##### Information provided #####

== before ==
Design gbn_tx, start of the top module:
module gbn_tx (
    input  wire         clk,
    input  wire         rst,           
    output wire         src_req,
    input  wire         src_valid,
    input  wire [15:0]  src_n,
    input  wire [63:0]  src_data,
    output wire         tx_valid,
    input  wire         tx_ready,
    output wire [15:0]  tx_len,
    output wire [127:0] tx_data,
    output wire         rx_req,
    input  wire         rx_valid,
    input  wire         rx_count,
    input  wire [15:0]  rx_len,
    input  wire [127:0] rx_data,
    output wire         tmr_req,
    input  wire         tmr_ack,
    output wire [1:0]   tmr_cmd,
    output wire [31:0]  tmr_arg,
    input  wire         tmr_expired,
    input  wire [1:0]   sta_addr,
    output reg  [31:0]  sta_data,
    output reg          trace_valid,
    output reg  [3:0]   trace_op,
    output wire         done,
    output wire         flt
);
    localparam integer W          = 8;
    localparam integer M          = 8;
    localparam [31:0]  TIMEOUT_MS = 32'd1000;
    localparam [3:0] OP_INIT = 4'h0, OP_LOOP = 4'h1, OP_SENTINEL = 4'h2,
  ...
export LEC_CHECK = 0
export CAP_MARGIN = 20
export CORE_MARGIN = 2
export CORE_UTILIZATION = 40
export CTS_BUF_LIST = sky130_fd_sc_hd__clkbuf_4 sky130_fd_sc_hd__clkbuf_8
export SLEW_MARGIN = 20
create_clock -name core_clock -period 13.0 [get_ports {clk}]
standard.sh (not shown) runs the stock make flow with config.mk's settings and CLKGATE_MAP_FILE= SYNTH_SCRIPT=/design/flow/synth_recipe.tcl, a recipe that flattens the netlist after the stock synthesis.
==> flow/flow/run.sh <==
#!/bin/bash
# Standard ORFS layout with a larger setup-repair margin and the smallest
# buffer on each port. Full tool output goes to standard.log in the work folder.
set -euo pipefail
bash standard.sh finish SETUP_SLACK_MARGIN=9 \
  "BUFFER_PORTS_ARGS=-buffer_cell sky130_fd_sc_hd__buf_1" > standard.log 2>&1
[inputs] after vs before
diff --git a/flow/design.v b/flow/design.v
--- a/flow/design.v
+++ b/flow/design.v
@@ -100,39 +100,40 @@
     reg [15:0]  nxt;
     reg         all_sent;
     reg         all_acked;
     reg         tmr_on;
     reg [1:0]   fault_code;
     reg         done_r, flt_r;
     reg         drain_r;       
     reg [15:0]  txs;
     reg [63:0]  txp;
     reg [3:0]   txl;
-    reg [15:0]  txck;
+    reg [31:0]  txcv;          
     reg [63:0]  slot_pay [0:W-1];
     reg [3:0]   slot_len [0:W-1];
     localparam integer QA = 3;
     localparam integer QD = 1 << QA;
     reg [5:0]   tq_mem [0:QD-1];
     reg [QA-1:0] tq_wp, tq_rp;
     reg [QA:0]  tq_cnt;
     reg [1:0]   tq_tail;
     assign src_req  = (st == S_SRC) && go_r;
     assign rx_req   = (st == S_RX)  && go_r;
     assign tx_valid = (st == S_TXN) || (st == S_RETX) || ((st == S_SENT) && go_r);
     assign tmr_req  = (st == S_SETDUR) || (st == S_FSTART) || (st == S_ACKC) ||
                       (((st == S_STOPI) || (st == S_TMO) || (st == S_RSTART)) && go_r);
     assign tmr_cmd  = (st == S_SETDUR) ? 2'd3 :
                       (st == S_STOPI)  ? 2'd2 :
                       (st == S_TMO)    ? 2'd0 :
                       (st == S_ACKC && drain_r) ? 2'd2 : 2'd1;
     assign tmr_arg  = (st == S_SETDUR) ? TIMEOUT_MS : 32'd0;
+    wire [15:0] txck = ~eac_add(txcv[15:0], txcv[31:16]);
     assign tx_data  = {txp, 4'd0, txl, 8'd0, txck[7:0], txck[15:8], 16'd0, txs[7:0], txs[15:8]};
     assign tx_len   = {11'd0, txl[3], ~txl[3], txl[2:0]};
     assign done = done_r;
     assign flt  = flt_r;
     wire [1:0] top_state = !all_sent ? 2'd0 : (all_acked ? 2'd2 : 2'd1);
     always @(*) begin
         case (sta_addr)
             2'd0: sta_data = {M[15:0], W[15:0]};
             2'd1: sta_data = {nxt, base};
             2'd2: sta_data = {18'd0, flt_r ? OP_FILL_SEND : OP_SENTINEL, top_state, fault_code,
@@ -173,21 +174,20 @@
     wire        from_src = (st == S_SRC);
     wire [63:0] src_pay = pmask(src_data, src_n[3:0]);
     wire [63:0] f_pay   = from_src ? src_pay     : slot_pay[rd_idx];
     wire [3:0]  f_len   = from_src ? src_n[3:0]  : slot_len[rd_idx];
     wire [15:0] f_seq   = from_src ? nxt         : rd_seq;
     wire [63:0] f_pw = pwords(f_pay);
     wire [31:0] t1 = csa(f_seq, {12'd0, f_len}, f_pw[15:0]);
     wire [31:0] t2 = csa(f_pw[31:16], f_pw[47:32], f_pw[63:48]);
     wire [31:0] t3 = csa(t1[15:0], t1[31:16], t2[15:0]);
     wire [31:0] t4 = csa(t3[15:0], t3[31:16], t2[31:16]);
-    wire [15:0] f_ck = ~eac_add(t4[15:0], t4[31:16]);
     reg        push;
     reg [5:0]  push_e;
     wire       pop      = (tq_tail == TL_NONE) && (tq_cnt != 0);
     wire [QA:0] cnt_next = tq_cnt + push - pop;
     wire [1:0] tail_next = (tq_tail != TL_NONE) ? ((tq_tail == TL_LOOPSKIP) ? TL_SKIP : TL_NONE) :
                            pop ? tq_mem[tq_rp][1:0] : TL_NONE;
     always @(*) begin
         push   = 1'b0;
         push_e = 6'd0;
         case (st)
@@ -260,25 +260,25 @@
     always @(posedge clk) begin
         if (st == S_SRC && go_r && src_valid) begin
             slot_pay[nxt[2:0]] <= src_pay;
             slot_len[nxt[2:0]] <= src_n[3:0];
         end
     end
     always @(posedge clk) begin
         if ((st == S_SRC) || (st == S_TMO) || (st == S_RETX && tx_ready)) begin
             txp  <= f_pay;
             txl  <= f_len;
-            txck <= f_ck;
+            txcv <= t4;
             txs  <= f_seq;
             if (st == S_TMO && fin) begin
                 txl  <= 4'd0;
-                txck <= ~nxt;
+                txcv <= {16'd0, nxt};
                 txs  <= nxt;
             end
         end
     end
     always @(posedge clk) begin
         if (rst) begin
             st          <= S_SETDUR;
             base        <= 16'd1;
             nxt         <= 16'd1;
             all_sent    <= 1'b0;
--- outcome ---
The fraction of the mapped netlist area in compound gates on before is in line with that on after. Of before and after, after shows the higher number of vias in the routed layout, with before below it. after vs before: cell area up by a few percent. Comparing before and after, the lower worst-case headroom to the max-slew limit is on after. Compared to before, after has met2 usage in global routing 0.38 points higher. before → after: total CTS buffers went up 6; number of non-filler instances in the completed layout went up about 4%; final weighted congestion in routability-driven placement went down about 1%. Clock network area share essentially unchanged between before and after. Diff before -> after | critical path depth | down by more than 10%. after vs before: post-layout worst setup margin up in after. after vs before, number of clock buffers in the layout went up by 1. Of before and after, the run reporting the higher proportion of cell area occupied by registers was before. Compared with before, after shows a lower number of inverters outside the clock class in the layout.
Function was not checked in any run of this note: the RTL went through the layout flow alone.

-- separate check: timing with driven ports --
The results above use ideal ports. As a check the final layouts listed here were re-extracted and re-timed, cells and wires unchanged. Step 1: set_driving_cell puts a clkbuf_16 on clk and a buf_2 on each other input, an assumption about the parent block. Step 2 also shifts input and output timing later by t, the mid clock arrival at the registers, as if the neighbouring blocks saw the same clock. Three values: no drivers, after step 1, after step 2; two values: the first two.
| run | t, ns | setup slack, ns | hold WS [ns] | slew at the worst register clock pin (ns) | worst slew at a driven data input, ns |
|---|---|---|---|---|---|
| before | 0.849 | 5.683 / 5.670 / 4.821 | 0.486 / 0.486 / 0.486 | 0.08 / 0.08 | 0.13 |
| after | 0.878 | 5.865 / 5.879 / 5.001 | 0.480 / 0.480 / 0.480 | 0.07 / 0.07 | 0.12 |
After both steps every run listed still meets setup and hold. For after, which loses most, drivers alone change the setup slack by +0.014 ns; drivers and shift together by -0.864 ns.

#####

- Instructions for the task:
Above are the records; please copy exactly their first line and each line after it through the line containing "export LEC_CHECK = 0", and no line after that.

- Answer box:
== before ==
Design gbn_tx, start of the top module:
module gbn_tx (
    input  wire         clk,
    input  wire         rst,           
    output wire         src_req,
    input  wire         src_valid,
    input  wire [15:0]  src_n,
    input  wire [63:0]  src_data,
    output wire         tx_valid,
    input  wire         tx_ready,
    output wire [15:0]  tx_len,
    output wire [127:0] tx_data,
    output wire         rx_req,
    input  wire         rx_valid,
    input  wire         rx_count,
    input  wire [15:0]  rx_len,
    input  wire [127:0] rx_data,
    output wire         tmr_req,
    input  wire         tmr_ack,
    output wire [1:0]   tmr_cmd,
    output wire [31:0]  tmr_arg,
    input  wire         tmr_expired,
    input  wire [1:0]   sta_addr,
    output reg  [31:0]  sta_data,
    output reg          trace_valid,
    output reg  [3:0]   trace_op,
    output wire         done,
    output wire         flt
);
    localparam integer W          = 8;
    localparam integer M          = 8;
    localparam [31:0]  TIMEOUT_MS = 32'd1000;
    localparam [3:0] OP_INIT = 4'h0, OP_LOOP = 4'h1, OP_SENTINEL = 4'h2,
  ...
export LEC_CHECK = 0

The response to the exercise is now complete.